» Exercise description:
Would you please return the lines of the entries below starting at the line that has "and+or+nand+nor | 83" and ending at the line that has "-11,6 +11,7 @@", both included, exactly as they are?

(Supplied records)

--- src/rtl/paddle_ctrl_pkg.sv ---
// Shared types and screen geometry for the paddle motion engine.
package paddle_ctrl_pkg;

    localparam int X_POS_W       = 10;
    localparam int Y_POS_W       = 10;
    localparam int SCREEN_V_RES  = 480;
    localparam int SCREEN_BORDER = 10;
    localparam int PADDLE_HEIGHT = 50;
    localparam int PADDLE_WIDTH  = 10;
    localparam int PADDLE_CENTER = PADDLE_HEIGHT / 2;                            // 25
    localparam int V_CENTER      = (SCREEN_V_RES - PADDLE_HEIGHT) / 2;           // 215
    localparam int DOWN_LIMIT    = SCREEN_V_RES - SCREEN_BORDER - PADDLE_HEIGHT; // 420

    typedef struct packed {
        logic [X_POS_W-1:0] x_pos;
        logic [Y_POS_W-1:0] y_pos;
        logic [X_POS_W-1:0] right;
        logic [Y_POS_W-1:0] bottom;
    } sprite_t;

    // Encodings 0 and 3 both mean "hold still".
    typedef enum logic [1:0] {
        MODE_HOLD     = 2'd0,
        MODE_MANUAL   = 2'd1,
        MODE_AI       = 2'd2,
        MODE_HOLD_ALT = 2'd3
    } paddle_mode_e;

    typedef enum logic [1:0] {
        ST_IDLE   = 2'd0,
        ST_UPDATE = 2'd1,
        ST_DONE   = 2'd2
    } paddle_state_e;

    // Build a full sprite from its top-left corner; right/bottom follow from the fixed paddle size.
    function automatic sprite_t make_sprite(input logic [X_POS_W-1:0] x, input logic [Y_POS_W-1:0] y);
        sprite_t s;
        s.x_pos  = x;
        s.y_pos  = y;
        s.right  = x + X_POS_W'(PADDLE_WIDTH);
        s.bottom = y + Y_POS_W'(PADDLE_HEIGHT);
        return s;
    endfunction

endpackage
<file path="src/rtl/mux_arb_16_41.sv">
// Four-channel round-robin collector onto one registered output (return path of a 1:4 demux tree).
// Ports:
//   clk, rst       - clock; synchronous active-high reset
//   a, b, c, d     - channel 0..3 data
//   in_valid[3:0]  - per-channel valid (bit i = channel i)
//   in_ready[3:0]  - per-channel ready, combinational, at most one bit high
//   out_data       - registered output word
//   out_sel        - source index of out_data (0=a .. 3=d, same encoding as the demux select)
//   out_valid      - output register holds a word
//   out_ready      - sink accepts the word
//   xfer_cnt       - count of words accepted from the inputs, wraps
module mux_arb_16_41 #(
  parameter int unsigned W     = 16,
  parameter int unsigned CNT_W = 16
) (
  input  logic             clk,
  input  logic             rst,
  input  logic [W-1:0]     a,
  input  logic [W-1:0]     b,
  input  logic [W-1:0]     c,
  input  logic [W-1:0]     d,
  input  logic [3:0]       in_valid,
  output logic [3:0]       in_ready,
  output logic [W-1:0]     out_data,
  output logic [1:0]       out_sel,
  output logic             out_valid,
  input  logic             out_ready,
  output logic [CNT_W-1:0] xfer_cnt
);

  localparam int unsigned N_CH = 4;

  logic [1:0]   ptr;
  logic [1:0]   grant;
  logic         grant_vld;
  logic         can_load;
  logic         xfer;
  logic [W-1:0] grant_data;

  // Round-robin scan starting at ptr; first valid channel wins.
  always_comb begin
    grant     = '0;
    grant_vld = 1'b0;
    for (int k = 0; k < int'(N_CH); k++) begin
      if (!grant_vld && in_valid[ptr + 2'(k)]) begin
        grant     = ptr + 2'(k);
        grant_vld = 1'b1;
      end
    end
  end

  // Output register can take a new word when empty or draining this cycle.
  always_comb begin
    can_load = !out_valid || out_ready;
    xfer     = grant_vld && can_load && !rst;
    in_ready = '0;
    if (xfer) in_ready[grant] = 1'b1;
  end

  // Data mux for the granted channel.
  always_comb begin
    grant_data = a;
    case (grant)
      2'd0:    grant_data = a;
      2'd1:    grant_data = b;
      2'd2:    grant_data = c;
      default: grant_data = d;
    endcase
  end

  // Output register, priority pointer and transfer counter.
  always_ff @(posedge clk) begin
    if (rst) begin
      out_valid <= 1'b0;
      out_data  <= '0;
      out_sel   <= '0;
      xfer_cnt  <= '0;
      ptr       <= '0;
    end else if (xfer) begin
      out_valid <= 1'b1;
      out_data  <= grant_data;
      out_sel   <= grant;
      ptr       <= grant + 2'd1;
      xfer_cnt  <= xfer_cnt + CNT_W'(1);
    end else if (out_ready) begin
      // Sink drained the word with nothing to replace it; data/sel keep last value.
      out_valid <= 1'b0;
    end
  end

endmodule

</file>
<file path="config.mk">
export PLATFORM = sky130hd
export DESIGN_NAME = mux_arb_16_41
export DESIGN_NICKNAME = d
export VERILOG_FILES = /design/src/rtl/mux_arb_16_41.sv
export SDC_FILE = /design/constraint.sdc
export NUM_CORES = 1
export LEC_CHECK = 0
export CAP_MARGIN = 25
export CORE_ASPECT_RATIO = 1.75
export CORE_MARGIN = 10
export CORE_UTILIZATION = 38
export CTS_CLUSTER_SIZE = 16
export DETAILED_ROUTE_END_ITERATION = 8
export PLACE_DENSITY = 0.76
export SETUP_SLACK_MARGIN = 0.1
export SYNTH_ARGS = -nofsm -noshare
export SYNTH_HDL_FRONTEND = slang
export SYNTH_SLANG_ARGS = --single-unit
</file>
<file path="constraint.sdc">
create_clock -name clk -period 4.3 [get_ports clk]
set_input_delay 1.29 -clock clk [delete_from_list [all_inputs] [get_ports clk]]
set_output_delay 1.29 -clock clk [all_outputs]
set_load 0.02 [all_outputs]
</file>
==> impl_metrics.csv, run 1 <==
group,metric,value,unit
run_status,status,"complete, no violations",
yosys,synth-adder-area-share,0.03851,
timing,max_freq,0.2416,GHz
clock_tree,htreeDepth,2,
routing,via_count,2289,
yosys,avgSynthCellArea,8.156,µm²
setup_path,crit_type,"primary input to output pin",
timing,finalSetupViolations,0,
pwr,ir_worst_vdd,0.2433,mV
timing,rsz0062_at_grt,"true",
layout,fin_area,3211,µm²
layout,multi_input_comb_area,1119,µm²
setup_path,arrival,2.85,ns
setup_path,crit_family,"buffers and inverters",
placed_design,io_buffers,109,
clock_tree,path_clk_slew,0.07,ns
clock_tree,numCtsBuffers,5,
floorplanning,die_area,8508,µm²
clock_tree,clk_latency,0.29,ns
layout,layout_commonest_cell,"clkdlybuf4s50_1",
timing,worst_slew_margin_rel,0.5729,
yosys,synth-simple-area-share,0.2118,
grt,antenna_found_initial,0,
timing,worst_pin_slew,0.6387,ns
yosys,synth_top_family_by_area,"compound AO/OA/AOI/OAI gates",
setup_path,critPathCapture,"in_ready[3]",
yosys,synth.distinct_cells,35,
yosys,async_reset_ff_frac,0,
clock_tree,cts_tree,"yes",
setup_path,path_max_fanout,5,
yosys,synthCells,239,
floorplanning,io_pins,110,
yosys,synth_enable_flop_cells,0,
routing,wirelength,6990,µm
setup_path,cp.depth,7,
layout,area_growth,64.70,%
clock_tree,cts_root_buffer,"clkbuf_8",
routing,first_iter_violations,120,
setup_path,critPathLaunch,"in_valid[2]",
placed_design,pre_cts_ws,-0.4418,ns
setup_path,r2r-start,"ptr[1]$_SDFFE_PP0P_",
setup_path,critPathSlowestCell,"nor4_2",
setup_path,cp-end-kind,"output pin",
yosys,synth_compound_area_frac,0.2933,
placed_design,place_area,3134,µm²
grt,grt_pass1_vias,2379,
setup_path,cp.required,3.01,ns
grt,grt_max_degree,34,
setup_path,reg2regPathDepth,11,
yosys,synth_xor_area_frac,0.01348,
setup_path,regToRegSetupSlack,1.91,ns
floorplanning,core,4977,µm²
routing,drt-vias-per-instance,5.680,
routing,drtAntennaViolNets,0,
clock_tree,holdBufCountCts,0,
timing,slew_viol_final,0,
grt,grt_pass1_wl,11090,µm
yosys,netlist_area,1949,µm²
pwr,p_per_area,318.0,nW/µm²
routing,drt_first_pass_iters,5,
yosys,synth_mux_area_frac,0.005135,
grt,grt_use_total,0.1624,
setup_path,critPathLaunchType,"primary input",
setup_path,crit_chain,"dlygate4sd2_1 > nor4_2 > nor4_2 > buf_4 > ha_1 > and2_1 > dlygate4sd2_1",
grt,grt_overflow_total,0,
pwr,p_leak,0.001175,µW
floorplanning,initial_core_util,0.3917,
timing,finalHoldViolCount,0,
layout,finalCoreUtilization,0.6450,
placed_design,dp_hpwl,5615,µm
timing,period_share,0.9626,
yosys,synth-main-ff-cell,"dfxtp_1",
setup_path,worst_path_largest_cell_delay,0.40,ns
timing,fin_crit,4.139,ns
routing,drc_errors,0,
floorplanning,die_height,114.8,µm
layout,nFillCells,478,
timing,fin_ws,0.1609,ns
floorplanning,placementRows,34,
timing,finalClockSkew,0.005043,ns
layout,seq_area,740.7,µm²
layout,layout-drive-gt1-share,0.08596,
worst_hold_path,hp-class,"flop to flop",
yosys,yosysWarnings,0,
setup_path,path_buf_inv,3,
yosys,syn_nets,316,
layout,layout_common_cells,"clkdlybuf4s50_1, nand2_1, dfxtp_1",
yosys,ys_seq_elements,37,
routing,wire_per_inst,17.34,µm
run,maxCapViolations,0,
placed_design,gp_congestion,0.8180,
pwr,power,1021,µW
clock_tree,clk_path_buf_depth,2,
yosys,ys_seq_area_frac,0.3800,
setup_path,r2r_end,"out_data[2]$_SDFFE_PP0P_",
layout,antennaDiodeCount,0,
clock_tree,clock_sinks,37,
floorplanning,die_w,74.14,µm
layout,finalNetCount,425,
layout make-up:
cell class | count | share of cell area
inverter | 8 | 0.009353
sequential | 37 | 0.2307
clock buffer | 6 | 0.02260
tap | 54 | 0.02104
multi-input combinational | 174 | 0.3484
clock inverter | 2 | 0.003118
timing repair buffer | 122 | 0.3648
per-layer routing:
metal / vias to the layer above / routed length [µm] / GRT usage
li1: 1133 / - / -
met3: 8 / 622 / 0.05953
met4: 0 / 121 / 0.05493
met1: 1064 / 2476 / 0.1614
met2: 84 / 3769 / 0.2957
met5: - / 0 / 0
per-stage QoR:
step	cells	hold WS [ns]	setup TNS, ns
2_1_floorplan	239	0.4902	0
3_3_place_gp	395	0.4401	-1.530
3_5_place_dp	395	0.4485	-1.628
4_1_cts	403	0.4588	0
5_1_grt	403	0.4783	0
6_report	403	0.4548	0
report_power, final:
| part | leakage, µW | switching [µW] | internal (µW) |
|---|---|---|---|
| Clock | 0.0000450 | 121 | 112 |
| Combinational | 0.000829 | 196 | 198 |
| Sequential | 0.000302 | 21.6 | 373 |
| Total | 0.00118 | 338 | 683 |
cell usage after synthesis, types with 4 or more instances:
cell | n | area share
o31ai_1 | 4 | 0.015
dfxtp_1 | 37 | 0.38
o211ai_1 | 16 | 0.062
and2_1 | 4 | 0.013
ha_1 | 6 | 0.039
inv_1 | 7 | 0.013
a21oi_1 | 29 | 0.074
nand4_1 | 4 | 0.013
a222oi_1 | 16 | 0.082
nor2_1 | 5 | 0.0096
nand3_1 | 8 | 0.021
o21ai_0 | 5 | 0.013
clkbuf_1 | 19 | 0.037
o41ai_1 | 4 | 0.018
or3_1 | 4 | 0.013
or4_1 | 6 | 0.023
nand2_1 | 41 | 0.079
how the worst min path moves through the flow:
| stage | from | to | slack, ns | cells after the start |
|---|---|---|---|---|
| global placement | out_data[0]$_SDFFE_PP0P_ | out_data[0]$_SDFFE_PP0P_ | 0.44 | 2 |
| detailed placement | out_data[5]$_SDFFE_PP0P_ | out_data[5]$_SDFFE_PP0P_ | 0.45 | 2 |
| finish | out_data[5]$_SDFFE_PP0P_ | out_data[5]$_SDFFE_PP0P_ | 0.45 | 2 |
| CTS | out_data[10]$_SDFFE_PP0P_ | out_data[10]$_SDFFE_PP0P_ | 0.46 | 2 |
| floorplan | ptr[0]$_SDFFE_PP0P_ | ptr[0]$_SDFFE_PP0P_ | 0.49 | 2 |
| global route | out_data[10]$_SDFFE_PP0P_ | out_data[10]$_SDFFE_PP0P_ | 0.48 | 2 |
state kept, by name, summed over array words and instances, names as in the netlist:
| register | count |
|---|---|
| out_data | 16 |
| xfer_cnt | 16 |
| out_sel | 2 |
| ptr | 2 |
| out_valid | 1 |
worst min-delay path, delay by kind of cell, from the launching register on:
| family | cells | cell delay [ns] |
|---|---|---|
| AO/OA/AOI/OAI | 1 | 0.05 |
| flip-flops | 1 | 0.31 |
| AND/OR/NAND/NOR | 1 | 0.05 |
what timing repair did:
item / 4_1_cts / 5_1_grt
resized for setup: 15 / 6
setup endpoints to repair: 4 / 4
pin swaps: 1 / 0
hold endpoints to repair: 0 / 0
setup buffers: 0 / 0
cells by family after synthesis:
family | Yosys count
buffers and inverters | 28
adders and majority gates | 6
DFF | 37
and+or+nand+nor | 83
AOI/OAI and AO/OA | 81
muxes | 1
xor gates and xnor gates | 3
Note: power is estimated with default switching activity, not from simulation.
==> inputs of run 2 (changes only) <==
--- a/config.mk
+++ b/config.mk
@@ -11,6 +11,7 @@
 export CORE_UTILIZATION = 38
 export CTS_CLUSTER_SIZE = 16
 export DETAILED_ROUTE_END_ITERATION = 8
+export MAX_ROUTING_LAYER = met4
 export PLACE_DENSITY = 0.76
 export SETUP_SLACK_MARGIN = 0.1
 export SYNTH_ARGS = -nofsm -noshare
==> impl_metrics.csv, run 2 (synthesized netlist as in run 1, its figures left out) <==
group,metric,value,unit
pwr,p_per_area,318.1,nW/µm²
placed_design,place_area,3134,µm²
routing,drt_first_pass_iters,6,
clock_tree,numCtsBuffers,5,
setup_path,regToRegSetupSlack,1.92,ns
setup_path,cp.required,3.01,ns
layout,nFillCells,478,
worst_hold_path,min_to,"out_data[5]$_SDFFE_PP0P_",
timing,worst_slew_margin_rel,0.5711,
floorplanning,die_area,8508,µm²
setup_path,arrival,2.85,ns
floorplanning,die_w,74.14,µm
timing,finalHoldViolCount,0,
pwr,ir_worst_vdd,0.2451,mV
run_status,status,"complete, no violations",
run,maxCapViolations,0,
layout,area_growth,64.70,%
setup_path,r2r_end,"out_data[2]$_SDFFE_PP0P_",
worst_hold_path,hp-class,"flop to flop",
clock_tree,clk_path_buf_depth,2,
floorplanning,io_pins,110,
pwr,p_leak,0.001175,µW
clock_tree,clock_sinks,37,
routing,wire_per_inst,17.33,µm
timing,hold_slack,0.4543,ns
routing,drtAntennaViolNets,0,
setup_path,cp-end-kind,"output pin",
timing,finalClockSkew,0.004880,ns
clock_tree,cts_tree,"yes",
grt,grt_pass1_vias,2373,
routing,via_count,2287,
setup_path,r2r-start,"ptr[1]$_SDFFE_PP0P_",
layout,finalCoreUtilization,0.6450,
grt,grt_overflow_total,0,
timing,max_freq,0.2413,GHz
floorplanning,core,4977,µm²
grt,antenna_found_initial,0,
layout,seq_area,740.7,µm²
clock_tree,htreeDepth,2,
routing,drt-vias-per-instance,5.675,
layout,layout_commonest_cell,"clkdlybuf4s50_1",
clock_tree,path_clk_slew,0.07,ns
clock_tree,clk_latency,0.29,ns
timing,slew_viol_final,0,
layout,finalNetCount,425,
placed_design,gp_congestion,0.8302,
grt,grt_max_degree,34,
worst_hold_path,hold_start,"out_data[5]$_SDFFE_PP0P_",
placed_design,io_buffers,109,
layout,fin_area,3211,µm²
floorplanning,initial_core_util,0.3917,
timing,tns,0,ns
clock_tree,postCtsSetupBuffers,0,
setup_path,crit_type,"primary input to output pin",
layout,multi_input_comb_area,1119,µm²
setup_path,critPathLaunchType,"primary input",
timing,finalSetupViolations,0,
layout,layout_common_cells,"clkdlybuf4s50_1, nand2_1, dfxtp_1",
layout,layout-drive-gt1-share,0.08596,
grt,grt_pass1_wl,11070,µm
worst_hold_path,hold_depth,2,
floorplanning,placementRows,34,
routing,drc_errors,0,
setup_path,reg2regPathDepth,11,
timing,rsz0062_at_grt,"true",
timing,period_share,0.9636,
timing,fin_crit,4.143,ns
grt,grt_use_total,0.1670,
setup_path,path_max_fanout,5,
floorplanning,die_height,114.8,µm
layout,antennaDiodeCount,0,
routing,first_iter_violations,131,
clock_tree,cts_root_buffer,"clkbuf_8",
routing,wirelength,6985,µm
layout,top_regs,"out_data: 16 flops, xfer_cnt: 16 flops",
timing,worst_pin_slew,0.6414,ns
placed_design,dp_hpwl,5615,µm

(End Supplied records)

» Output below:
and+or+nand+nor | 83
AOI/OAI and AO/OA | 81
muxes | 1
xor gates and xnor gates | 3
Note: power is estimated with default switching activity, not from simulation.
==> inputs of run 2 (changes only) <==
--- a/config.mk
+++ b/config.mk
@@ -11,6 +11,7 @@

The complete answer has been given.